According to NICE, the committee was aware that it is not certain whether this technology – a type of targeted radiotherapy – is as effective as conventional radiotherapy in preventing the recurrence of the disease.
However, the committee heard the risk of local recurrence is low in the patients who would receive Intrabeam and they heard that people may be prepared to accept a level of uncertainty in order to avoid having to have radiotherapy after their surgery.
For this reason, the committee has also recommended that patients are provided with information on the treatment options available, including their associated risks and benefits so that they can make an informed choice about their treatment.
Baroness Delyth Morgan, Chief Executive at Breast Cancer Now, said:
“This is a step towards clarity on intraoperative radiotherapy.

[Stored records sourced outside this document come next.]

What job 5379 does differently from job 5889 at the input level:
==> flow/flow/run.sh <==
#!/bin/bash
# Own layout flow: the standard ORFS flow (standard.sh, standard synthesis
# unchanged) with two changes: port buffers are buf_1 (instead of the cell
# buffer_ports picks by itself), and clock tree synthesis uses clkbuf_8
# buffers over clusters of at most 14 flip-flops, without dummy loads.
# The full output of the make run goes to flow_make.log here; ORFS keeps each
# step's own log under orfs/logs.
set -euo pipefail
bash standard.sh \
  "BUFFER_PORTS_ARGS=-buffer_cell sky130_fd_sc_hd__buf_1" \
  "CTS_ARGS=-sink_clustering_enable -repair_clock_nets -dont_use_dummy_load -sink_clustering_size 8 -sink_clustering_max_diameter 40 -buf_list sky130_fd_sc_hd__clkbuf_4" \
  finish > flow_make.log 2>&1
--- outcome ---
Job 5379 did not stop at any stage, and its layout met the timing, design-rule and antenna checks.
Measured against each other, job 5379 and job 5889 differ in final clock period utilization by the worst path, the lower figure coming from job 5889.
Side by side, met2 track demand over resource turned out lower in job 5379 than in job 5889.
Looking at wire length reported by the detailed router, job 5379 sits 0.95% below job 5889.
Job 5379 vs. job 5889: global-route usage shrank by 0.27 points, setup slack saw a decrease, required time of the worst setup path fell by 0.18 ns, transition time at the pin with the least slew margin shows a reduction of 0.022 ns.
Source: an optimization exercise on an open RTL-to-GDS flow (aim: small area, a short achievable clock period and few clock cycles). Production flows keep margins and buffers that such runs may drop.
The RTL was checked by simulation tests, not by an equivalence proof against the original design.

File: flow/run.sh
#!/bin/bash
# synth_recipe.tcl (not shown) runs the flow's synth.tcl, then flattens the netlist and writes it again
# the make line also repeats each setting of config.mk as NAME=value (left out here)
make -C /OpenROAD-flow-scripts/flow DESIGN_CONFIG=/design/flow/config.mk WORK_HOME=/design/flow/orfs CLKGATE_MAP_FILE= SYNTH_SCRIPT=/design/flow/synth_recipe.tcl finish
File: flow/design.v
module mdu_sequencer (
    input  logic        clk,
    input  logic        rst,
    input  logic        startE,
    input  logic        mulOrdivE,
    input  logic        mdIsSignE,
    input  logic [31:0] srcaE,
    input  logic [31:0] srcbE,
    input  logic        flushE,
    input  logic        advE,
    output logic        stallMdE,
    output logic        readyE,
    output logic [31:0] hiE,
    output logic [31:0] loE
);
    localparam int unsigned W  = 32;
    localparam int unsigned CW = 5;
    typedef enum logic [1:0] {
        IDLE = 2'd0,
        MUL  = 2'd1,
        DIV  = 2'd2,
        DONE = 2'd3
    } state_t;
    state_t          state_q, state_d;
    logic [CW-1:0]   cnt_q, cnt_d;
    logic [W-1:0]    a_q, a_d;
    logic [W-1:0]    b_q, b_d;
    logic            sign_q, sign_d;
    logic [W-1:0]    rem_q, rem_d;
    logic [W-1:0]    quo_q, quo_d;
    logic [W-1:0]    hi_q, hi_d;
    logic [W-1:0]    lo_q, lo_d;
    logic            ready_q, ready_d;
    logic [W-1:0]    amag_in;
    logic [W-1:0]    bmag;
    logic [W:0]      trial;
    logic [W:0]      diff;
    logic            fits;
    logic [W-1:0]    rem_nx;
    logic [W-1:0]    quo_nx;
    logic [2*W-1:0]  a_ext;
    logic [2*W-1:0]  b_ext;
    logic [2*W-1:0]  prod;
    logic            q_neg;
    logic            r_neg;
    logic [W-1:0]    quo_fix;
    logic [W-1:0]    rem_fix;
    always_comb begin
        amag_in = (mdIsSignE && srcaE[W-1]) ? ((~srcaE) + W'(1)) : srcaE;
        bmag    = (sign_q && b_q[W-1]) ? ((~b_q) + W'(1)) : b_q;
        trial   = {rem_q, quo_q[W-1]};
        diff    = trial - {1'b0, bmag};
        fits    = ~diff[W];
        rem_nx  = fits ? diff[W-1:0] : trial[W-1:0];
        quo_nx  = {quo_q[W-2:0], fits};
        a_ext   = sign_q ? {{W{a_q[W-1]}}, a_q} : {{W{1'b0}}, a_q};
        b_ext   = sign_q ? {{W{b_q[W-1]}}, b_q} : {{W{1'b0}}, b_q};
        prod    = a_ext * b_ext;
        q_neg   = sign_q & (a_q[W-1] ^ b_q[W-1]);
        r_neg   = sign_q & a_q[W-1];
        quo_fix = q_neg ? ((~quo_nx) + W'(1)) : quo_nx;
        rem_fix = r_neg ? ((~rem_nx) + W'(1)) : rem_nx;
    end
    always_comb begin
        state_d  = state_q;
        cnt_d    = cnt_q;
        a_d      = a_q;
        b_d      = b_q;
        sign_d   = sign_q;
        rem_d    = rem_q;
        quo_d    = quo_q;
        hi_d     = hi_q;
        lo_d     = lo_q;
        ready_d  = 1'b0;
        stallMdE = 1'b0;
        case (state_q)
            IDLE: begin
                stallMdE = startE & ~flushE;
                if (startE && !flushE) begin
                    a_d     = srcaE;
                    b_d     = srcbE;
                    sign_d  = mdIsSignE;
                    cnt_d   = '0;
                    rem_d   = '0;
                    quo_d   = amag_in;
                    state_d = mulOrdivE ? DIV : MUL;
                end
            end
            MUL: begin
                stallMdE = 1'b1;
                if (flushE) begin
                    state_d = IDLE;
                end else begin
                    hi_d    = prod[2*W-1:W];
                    lo_d    = prod[W-1:0];
                    ready_d = 1'b1;
                    state_d = DONE;
                end
            end
            DIV: begin
                stallMdE = 1'b1;
                if (flushE) begin
                    cnt_d   = '0;
                    state_d = IDLE;
                end else begin
                    rem_d = rem_nx;
                    quo_d = quo_nx;
                    cnt_d = CW'(cnt_q + CW'(1));
                    if (cnt_q == CW'(W - 1)) begin
                        hi_d    = rem_fix;
                        lo_d    = quo_fix;
                        cnt_d   = '0;
                        ready_d = 1'b1;
                        state_d = DONE;
                    end
                end
            end
            DONE: begin
                if (flushE || advE) begin
                    state_d = IDLE;
                end else begin
                    ready_d = 1'b1;
                end
            end
            default: begin
                state_d = IDLE;
            end
        endcase
    end
    always_ff @(posedge clk or posedge rst) begin
        if (rst) begin
            state_q <= IDLE;
            cnt_q   <= '0;
            a_q     <= '0;
            b_q     <= '0;
            sign_q  <= 1'b0;
            rem_q   <= '0;
            quo_q   <= '0;
            hi_q    <= '0;
            lo_q    <= '0;
            ready_q <= 1'b0;
        end else begin
            state_q <= state_d;
            cnt_q   <= cnt_d;
            a_q     <= a_d;
            b_q     <= b_d;
            sign_q  <= sign_d;
            rem_q   <= rem_d;
            quo_q   <= quo_d;
            hi_q    <= hi_d;
            lo_q    <= lo_d;
            ready_q <= ready_d;
        end
    end
    assign readyE = ready_q;
    assign hiE    = hi_q;
    assign loE    = lo_q;
endmodule
This is an optimization exercise on Yosys and OpenROAD, whose aim is small area and a short achievable clock period, not a production implementation.
Function was checked by simulation only, so behaviour that the tests miss may differ from the original.
Power is estimated from default activity; no workload was simulated.

## flow/design.v (module list and top-level ports; edited modules follow where they fit)
// module fp_unpack: 75 lines
// module booth_multiplier: 642 lines
// module fp_normalize: 43 lines
// module fp_round: 45 lines
// module fp_mul_top: 168 lines
module fp_mul_top (
    input  logic        clk,
    input  logic        arst_n,
    input  logic        in_valid,
    input  logic [31:0] fp_x,
    input  logic [31:0] fp_y,
    input  logic [2:0]  r_mode,
    output logic        out_valid,
    output logic [31:0] fp_z,
    output logic        ovrf,
    output logic        udrf
);
  // ...
==> flow/flow/run.sh <==
#!/bin/bash
# The standard ORFS layout (standard.sh, with its standard synthesis) with
# these changes to how it is made:
#  - port buffers are buf_1 cells
#  - CTS runs with the arguments in flow/cts_args.txt (no dummy loads, smaller
#    clock buffers in smaller sink clusters)
#  - the platform's don't-use list is extended with the clock inverters
#    (flow/dont_use.txt), which repair otherwise sizes into weak low-power
#    variants on data paths
#  - the repair steps aim at a setup slack margin (flow/margin.txt) that stands
#    for a shorter clock period than the one signed off
# Each tool's output goes to flow_orfs.log and ORFS's own logs under orfs/logs.
set -euo pipefail
MARGIN=$(cat flow/margin.txt)
CTS_ARGS_FILE=$(cat flow/cts_args.txt)
DONT_USE=$(cat flow/dont_use.txt)
bash standard.sh \
  SETUP_SLACK_MARGIN="$MARGIN" \
  BUFFER_PORTS_ARGS="-buffer_cell sky130_fd_sc_hd__buf_1" \
  CTS_ARGS="$CTS_ARGS_FILE" \
  DONT_USE_CELLS="$DONT_USE" \
  finish > flow_orfs.log 2>&1
==> flow/flow/cts_args.txt <==
-sink_clustering_enable -repair_clock_nets -dont_use_dummy_load -buf_list {sky130_fd_sc_hd__clkbuf_4 sky130_fd_sc_hd__clkbuf_8} -sink_clustering_size 14 -sink_clustering_max_diameter 70
==> flow/flow/dont_use.txt <==
sky130_fd_sc_hd__probe_p_8 sky130_fd_sc_hd__probec_p_8 sky130_fd_sc_hd__lpflow_bleeder_1 sky130_fd_sc_hd__lpflow_clkbufkapwr_1 sky130_fd_sc_hd__lpflow_clkbufkapwr_16 sky130_fd_sc_hd__lpflow_clkbufkapwr_2 sky130_fd_sc_hd__lpflow_clkbufkapwr_4 sky130_fd_sc_hd__lpflow_clkbufkapwr_8 sky130_fd_sc_hd__lpflow_clkinvkapwr_1 sky130_fd_sc_hd__lpflow_clkinvkapwr_16 sky130_fd_sc_hd__lpflow_clkinvkapwr_2 sky130_fd_sc_hd__lpflow_clkinvkapwr_4 sky130_fd_sc_hd__lpflow_clkinvkapwr_8 sky130_fd_sc_hd__lpflow_decapkapwr_12 sky130_fd_sc_hd__lpflow_decapkapwr_3 sky130_fd_sc_hd__lpflow_decapkapwr_4 sky130_fd_sc_hd__lpflow_decapkapwr_6 sky130_fd_sc_hd__lpflow_decapkapwr_8 sky130_fd_sc_hd__lpflow_inputiso0n_1 sky130_fd_sc_hd__lpflow_inputiso0p_1 sky130_fd_sc_hd__lpflow_inputiso1n_1 sky130_fd_sc_hd__lpflow_inputiso1p_1 sky130_fd_sc_hd__lpflow_inputisolatch_1 sky130_fd_sc_hd__lpflow_isobufsrc_1 sky130_fd_sc_hd__lpflow_isobufsrc_16 sky130_fd_sc_hd__lpflow_isobufsrc_2 sky130_fd_sc_hd__lpflow_isobufsrc_4 sky130_fd_sc_hd__lpflow_isobufsrc_8 sky130_fd_sc_hd__lpflow_isobufsrckapwr_16 sky130_fd_sc_hd__lpflow_lsbuf_lh_hl_isowell_tap_1 sky130_fd_sc_hd__lpflow_lsbuf_lh_hl_isowell_tap_2 sky130_fd_sc_hd__lpflow_lsbuf_lh_hl_isowell_tap_4 sky130_fd_sc_hd__lpflow_lsbuf_lh_isowell_4 sky130_fd_sc_hd__lpflow_lsbuf_lh_isowell_tap_1 sky130_fd_sc_hd__lpflow_lsbuf_lh_isowell_tap_2 sky130_fd_sc_hd__lpflow_lsbuf_lh_isowell_tap_4 sky130_fd_sc_hd__clkinv_1 sky130_fd_sc_hd__clkinv_2 sky130_fd_sc_hd__clkinv_4 sky130_fd_sc_hd__clkinv_8 sky130_fd_sc_hd__clkinv_16 sky130_fd_sc_hd__clkinvlp_2 sky130_fd_sc_hd__clkinvlp_4
==> flow/flow/margin.txt <==
5
==> flow/standard.sh <==
#!/bin/bash
# synth_recipe.tcl (not shown) runs the flow's synth.tcl, then flattens the netlist and writes it again
# the make line also repeats each setting of config.mk as NAME=value (left out here)
make -C /OpenROAD-flow-scripts/flow DESIGN_CONFIG=/design/flow/config.mk WORK_HOME=/design/flow/orfs CLKGATE_MAP_FILE= SYNTH_SCRIPT=/design/flow/synth_recipe.tcl "${@:-finish}"
==> flow/config.mk <==
export PLATFORM = sky130hd
export DESIGN_NAME = fp_mul_top
export DESIGN_NICKNAME = fp_mul_top
export VERILOG_FILES = /design/flow/design.v
export SDC_FILE = /design/flow/constraint.sdc
export NUM_CORES = 4
export LEC_CHECK = 0
export ABC_AREA = 1
export CAP_MARGIN = 20
export CORE_MARGIN = 2
export CORE_UTILIZATION = 55
export PLACE_DENSITY = 0.7
export SLEW_MARGIN = 20
==> flow/constraint.sdc <==
create_clock -name core_clock -period 8.5 [get_ports {clk}]
set_input_delay 1.7000 -clock core_clock [delete_from_list [all_inputs] [get_ports {clk}]]
set_output_delay 1.7000 -clock core_clock [all_outputs]
set_load 0.01 [all_outputs]
Source: an optimization exercise on an open RTL-to-GDS flow (aim: a short achievable clock period and few clock cycles). Production flows keep margins and buffers that such runs may drop. Only simulation tests tie the RTL to the original design; equivalence was not proved. Power figures rest on the tool's default switching activity, not on a simulated workload.

==> 07-03 <==
==> flow/design.v <==
module mips_pipeline_top (
    input  logic        clk,
    input  logic        rst,
    input  logic [31:0] Memory_out,
    input  logic [31:0] Inst_out,
    output logic [31:0] Pc_out,
    output logic [31:0] Ex_Mem_out3,
    output logic [31:0] Ex_Mem_out4,
    output logic        Memread,
    output logic        Memwrite
);
    typedef enum logic [2:0] {ALU_ADD, ALU_SUB, ALU_AND, ALU_OR, ALU_SLT, ALU_LINK} alu_op_t;
    typedef struct packed {
        logic       reg_write;
        logic       mem_read;
        logic       mem_write;
        logic       branch_eq;
        logic       branch_ne;
        logic       jump_reg;
        logic       alu_src;    
        alu_op_t    alu_op;
        logic [4:0] dest;
    } ctrl_t;
    logic [31:0] pc;
    logic [31:0] regs [32];
    logic [31:0] if_id_inst, if_id_pc1;
    ctrl_t       id_ex_ctrl;
    logic [4:0]  id_ex_rs, id_ex_rt;
    logic [31:0] id_ex_a, id_ex_b, id_ex_imm, id_ex_pc1;
    logic        ex_mem_reg_write, ex_mem_mem_read, ex_mem_mem_write;
    logic [4:0]  ex_mem_dest;
    logic [31:0] ex_mem_result, ex_mem_store;
    logic        mem_wb_reg_write, mem_wb_mem_read;
    logic [4:0]  mem_wb_dest;
    logic [31:0] mem_wb_result, mem_wb_mem_data;
    logic [5:0]  opcode, funct;
    logic [4:0]  rs, rt, rd;
    assign opcode = if_id_inst[31:26];
    assign rs     = if_id_inst[25:21];
    assign rt     = if_id_inst[20:16];
    assign rd     = if_id_inst[15:11];
    assign funct  = if_id_inst[5:0];
    ctrl_t id_ctrl;
    logic  uses_rs, uses_rt, id_jump, imm_zext;
    always_comb begin
        id_ctrl  = '0;
        uses_rs  = 1'b0;
        uses_rt  = 1'b0;
        id_jump  = 1'b0;
        imm_zext = 1'b0;
        case (opcode)
            6'h00: begin
                id_ctrl.dest = rd;
                uses_rs      = 1'b1;
                uses_rt      = 1'b1;
                case (funct)
                    6'h20: begin id_ctrl.reg_write = 1'b1; id_ctrl.alu_op = ALU_ADD; end
                    6'h22: begin id_ctrl.reg_write = 1'b1; id_ctrl.alu_op = ALU_SUB; end
                    6'h24: begin id_ctrl.reg_write = 1'b1; id_ctrl.alu_op = ALU_AND; end
                    6'h25: begin id_ctrl.reg_write = 1'b1; id_ctrl.alu_op = ALU_OR;  end
                    6'h2A: begin id_ctrl.reg_write = 1'b1; id_ctrl.alu_op = ALU_SLT; end
                    6'h08: begin id_ctrl.jump_reg  = 1'b1; uses_rt = 1'b0; end
                    default: begin uses_rs = 1'b0; uses_rt = 1'b0; end
                endcase
            end
            6'h08: begin id_ctrl.reg_write = 1'b1; id_ctrl.alu_src = 1'b1; id_ctrl.dest = rt; uses_rs = 1'b1; end
            6'h0C: begin
                id_ctrl.reg_write = 1'b1; id_ctrl.alu_src = 1'b1; id_ctrl.dest = rt;
                id_ctrl.alu_op = ALU_AND; uses_rs = 1'b1; imm_zext = 1'b1;
            end
            6'h0A: begin
                id_ctrl.reg_write = 1'b1; id_ctrl.alu_src = 1'b1; id_ctrl.dest = rt;
                id_ctrl.alu_op = ALU_SLT; uses_rs = 1'b1;
            end
            6'h23: begin
                id_ctrl.reg_write = 1'b1; id_ctrl.mem_read = 1'b1; id_ctrl.alu_src = 1'b1;
                id_ctrl.dest = rt; uses_rs = 1'b1;
            end
            6'h2B: begin id_ctrl.mem_write = 1'b1; id_ctrl.alu_src = 1'b1; uses_rs = 1'b1; uses_rt = 1'b1; end
            6'h04: begin id_ctrl.branch_eq = 1'b1; uses_rs = 1'b1; uses_rt = 1'b1; end
            6'h05: begin id_ctrl.branch_ne = 1'b1; uses_rs = 1'b1; uses_rt = 1'b1; end
            6'h02: id_jump = 1'b1;
            6'h03: begin
                id_jump = 1'b1; id_ctrl.reg_write = 1'b1; id_ctrl.dest = 5'd31; id_ctrl.alu_op = ALU_LINK;
            end
            default: ;
        endcase
    end
    logic [31:0] wb_data, rs_val, rt_val, id_imm, jump_target;
    logic        wb_en;
    assign wb_data     = mem_wb_mem_read ? mem_wb_mem_data : mem_wb_result;
    assign wb_en       = mem_wb_reg_write && (mem_wb_dest != 5'd0);
    assign rs_val      = (wb_en && mem_wb_dest == rs) ? wb_data : regs[rs];
    assign rt_val      = (wb_en && mem_wb_dest == rt) ? wb_data : regs[rt];
    assign id_imm      = imm_zext ? {16'h0000, if_id_inst[15:0]} : {{16{if_id_inst[15]}}, if_id_inst[15:0]};
    assign jump_target = {if_id_pc1[31:26], if_id_inst[25:0]};
    logic        fwd_mem_a, fwd_mem_b;
    logic [31:0] alu_a, fwd_b, alu_b, alu_result, branch_target;
    logic        branch_taken, load_use;
    assign fwd_mem_a = ex_mem_reg_write && (ex_mem_dest != 5'd0) && (ex_mem_dest == id_ex_rs);
    assign fwd_mem_b = ex_mem_reg_write && (ex_mem_dest != 5'd0) && (ex_mem_dest == id_ex_rt);
    assign alu_a = fwd_mem_a ? ex_mem_result :
                   (wb_en && mem_wb_dest == id_ex_rs) ? wb_data : id_ex_a;
    assign fwd_b = fwd_mem_b ? ex_mem_result :
                   (wb_en && mem_wb_dest == id_ex_rt) ? wb_data : id_ex_b;
    assign alu_b = id_ex_ctrl.alu_src ? id_ex_imm : fwd_b;
    always_comb begin
        case (id_ex_ctrl.alu_op)
            ALU_SUB:  alu_result = alu_a - alu_b;
            ALU_AND:  alu_result = alu_a & alu_b;
            ALU_OR:   alu_result = alu_a | alu_b;
            ALU_SLT:  alu_result = ($signed(alu_a) < $signed(alu_b)) ? 32'd1 : 32'd0;
            ALU_LINK: alu_result = id_ex_pc1;
            default:  alu_result = alu_a + alu_b;
        endcase
    end
    assign branch_taken  = (id_ex_ctrl.branch_eq && (alu_a == fwd_b)) ||
                           (id_ex_ctrl.branch_ne && (alu_a != fwd_b)) || id_ex_ctrl.jump_reg;
    assign branch_target = id_ex_ctrl.jump_reg ? alu_a : id_ex_pc1 + id_ex_imm;
    assign load_use      = id_ex_ctrl.mem_read && (id_ex_ctrl.dest != 5'd0) &&
                           ((uses_rs && id_ex_ctrl.dest == rs) || (uses_rt && id_ex_ctrl.dest == rt));
    always_ff @(posedge clk) begin
        if (rst) begin
            pc <= '0; if_id_inst <= '0; if_id_pc1 <= '0;
        end else if (branch_taken) begin
            pc <= branch_target; if_id_inst <= '0; if_id_pc1 <= '0;
        end else if (load_use) begin
            pc <= pc;
        end else if (id_jump) begin
            pc <= jump_target; if_id_inst <= '0; if_id_pc1 <= '0;
        end else begin
            pc <= pc + 32'd1; if_id_inst <= Inst_out; if_id_pc1 <= pc + 32'd1;
        end
    end
    always_ff @(posedge clk) begin
        if (rst || branch_taken || load_use) begin
            id_ex_ctrl <= '0; id_ex_rs <= '0; id_ex_rt <= '0;
            id_ex_a <= '0; id_ex_b <= '0; id_ex_imm <= '0; id_ex_pc1 <= '0;
        end else begin
            id_ex_ctrl <= id_ctrl; id_ex_rs <= rs; id_ex_rt <= rt;
            id_ex_a <= rs_val; id_ex_b <= rt_val; id_ex_imm <= id_imm; id_ex_pc1 <= if_id_pc1;
        end
    end
    always_ff @(posedge clk) begin
        if (rst) begin
            ex_mem_reg_write <= 1'b0; ex_mem_mem_read <= 1'b0; ex_mem_mem_write <= 1'b0;
            ex_mem_dest <= '0; ex_mem_result <= '0; ex_mem_store <= '0;
            mem_wb_reg_write <= 1'b0; mem_wb_mem_read <= 1'b0; mem_wb_dest <= '0;
            mem_wb_result <= '0; mem_wb_mem_data <= '0;
        end else begin
            ex_mem_reg_write <= id_ex_ctrl.reg_write; ex_mem_mem_read <= id_ex_ctrl.mem_read;
            ex_mem_mem_write <= id_ex_ctrl.mem_write; ex_mem_dest <= id_ex_ctrl.dest;
            ex_mem_result <= alu_result; ex_mem_store <= fwd_b;
            mem_wb_reg_write <= ex_mem_reg_write; mem_wb_mem_read <= ex_mem_mem_read;
            mem_wb_dest <= ex_mem_dest; mem_wb_result <= ex_mem_result; mem_wb_mem_data <= Memory_out;
        end
    end
    always_ff @(posedge clk) begin
        if (rst) begin
            for (int i = 0; i < 32; i++) regs[i] <= '0;
        end else if (wb_en) begin
            regs[mem_wb_dest] <= wb_data;
        end
    end
    assign Pc_out      = pc;
    assign Ex_Mem_out3 = ex_mem_result;
    assign Ex_Mem_out4 = ex_mem_store;
    assign Memread     = ex_mem_mem_read;
    assign Memwrite    = ex_mem_mem_write;
endmodule
==> flow/run.sh <==
#!/bin/bash
# synth_recipe.tcl (not shown) runs the flow's synth.tcl, then flattens the netlist and writes it again
# the make line also repeats each setting of config.mk as NAME=value (left out here)
make -C /OpenROAD-flow-scripts/flow DESIGN_CONFIG=/design/flow/config.mk WORK_HOME=/design/flow/orfs CLKGATE_MAP_FILE= SYNTH_SCRIPT=/design/flow/synth_recipe.tcl finish
==> flow/config.mk <==
export PLATFORM = sky130hd
export DESIGN_NAME = mips_pipeline_top
export DESIGN_NICKNAME = mips_pipeline_top
export VERILOG_FILES = /design/flow/design.v
export SDC_FILE = /design/flow/constraint.sdc
export NUM_CORES = 4
export LEC_CHECK = 0
export ABC_CLOCK_PERIOD_IN_PS = 4000
export CAP_MARGIN = 20
export CORE_MARGIN = 2
export CORE_UTILIZATION = 40
export SETUP_SLACK_MARGIN = 2.5
export SLEW_MARGIN = 20
==> flow/constraint.sdc <==
create_clock -name core_clock -period 7.0 [get_ports {clk}]
set_input_delay 1.4000 -clock core_clock [delete_from_list [all_inputs] [get_ports {clk}]]
set_output_delay 1.4000 -clock core_clock [all_outputs]
set_load 0.01 [all_outputs]
==> 10-01 (differences from 07-03) <==
- ABC_CLOCK_PERIOD_IN_PS: 4000 -> not set
- SETUP_SLACK_MARGIN: 2.5 -> not set
==> comparison <==
- In 10-01 the sequential power is smaller than in 07-03, by about 0.5%.
- Core utilization: 07-03 is higher than 10-01 (2.0 points).
- Between 10-01 and 07-03, the lower first-iteration DRC count is in 10-01 (gap 4.9%, measured against 07-03).
- In 10-01 the clock power is lower than in 07-03, by about 0.7%.
- In synthesized cell count, 07-03 and 10-01 do not differ.
- Between 10-01 and 07-03, the lower cell count is in 10-01 (gap about 1.6%, measured against 07-03).
- Between 07-03 and 10-01, the lower worst hold slack is in 10-01 (gap 0.013 ns).
- Between 10-01 and 07-03, the lower clock-buffer cell count is in 10-01 (gap 4).
- Sequential cell count is the same in 10-01 and 07-03.
Testbench counts of 07-03, summed over its fixed seeds: cycles 66,751.
Testbench counts of 10-01, summed over its fixed seeds: cycles 66,751.

## separate check: timing with driven ports
In the flow no input, the clock included, has a driving cell. The finished layouts below were timed again as built, in two steps. Step 1: set_driving_cell puts a clkbuf_16 on clk and a buf_2 on each other input, an assumption about the parent block. Step 2 adds t to the input delays and takes it off the output delays; t is the mean of the earliest and latest rising clock arrival at the registers after step 1. Input paths then give back, and output paths get back, about the clock's delay inside the block. Three values: ideal, step 1, step 2; two values: the first two.
run	shift t [ns]	setup slack, ns	hold slack, ns	pins driven straight from the clock port
07-03	0.889	2.070 / 2.070 / 2.070	0.450 / 0.450 / 0.450	1
10-01	0.889	0.670 / 0.670 / 0.670	0.437 / 0.437 / 0.437	1
After both steps setup and hold are still met in every run listed.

While Intrabeam can reduce the impact of a patient’s quality of life during breast cancer treatment, clinical trials are yet to clearly demonstrate its overall benefit and further investigation is required.
“If shown to be as effective as standard treatments, Intrabeam could offer certain patients an alternative option, reducing the doses they require and lessening the side-effects they experience, which would be invaluable.
“With the current uncertainty within the medical community, we look forward to fully understanding the risks and benefits of this innovative approach to radiotherapy.”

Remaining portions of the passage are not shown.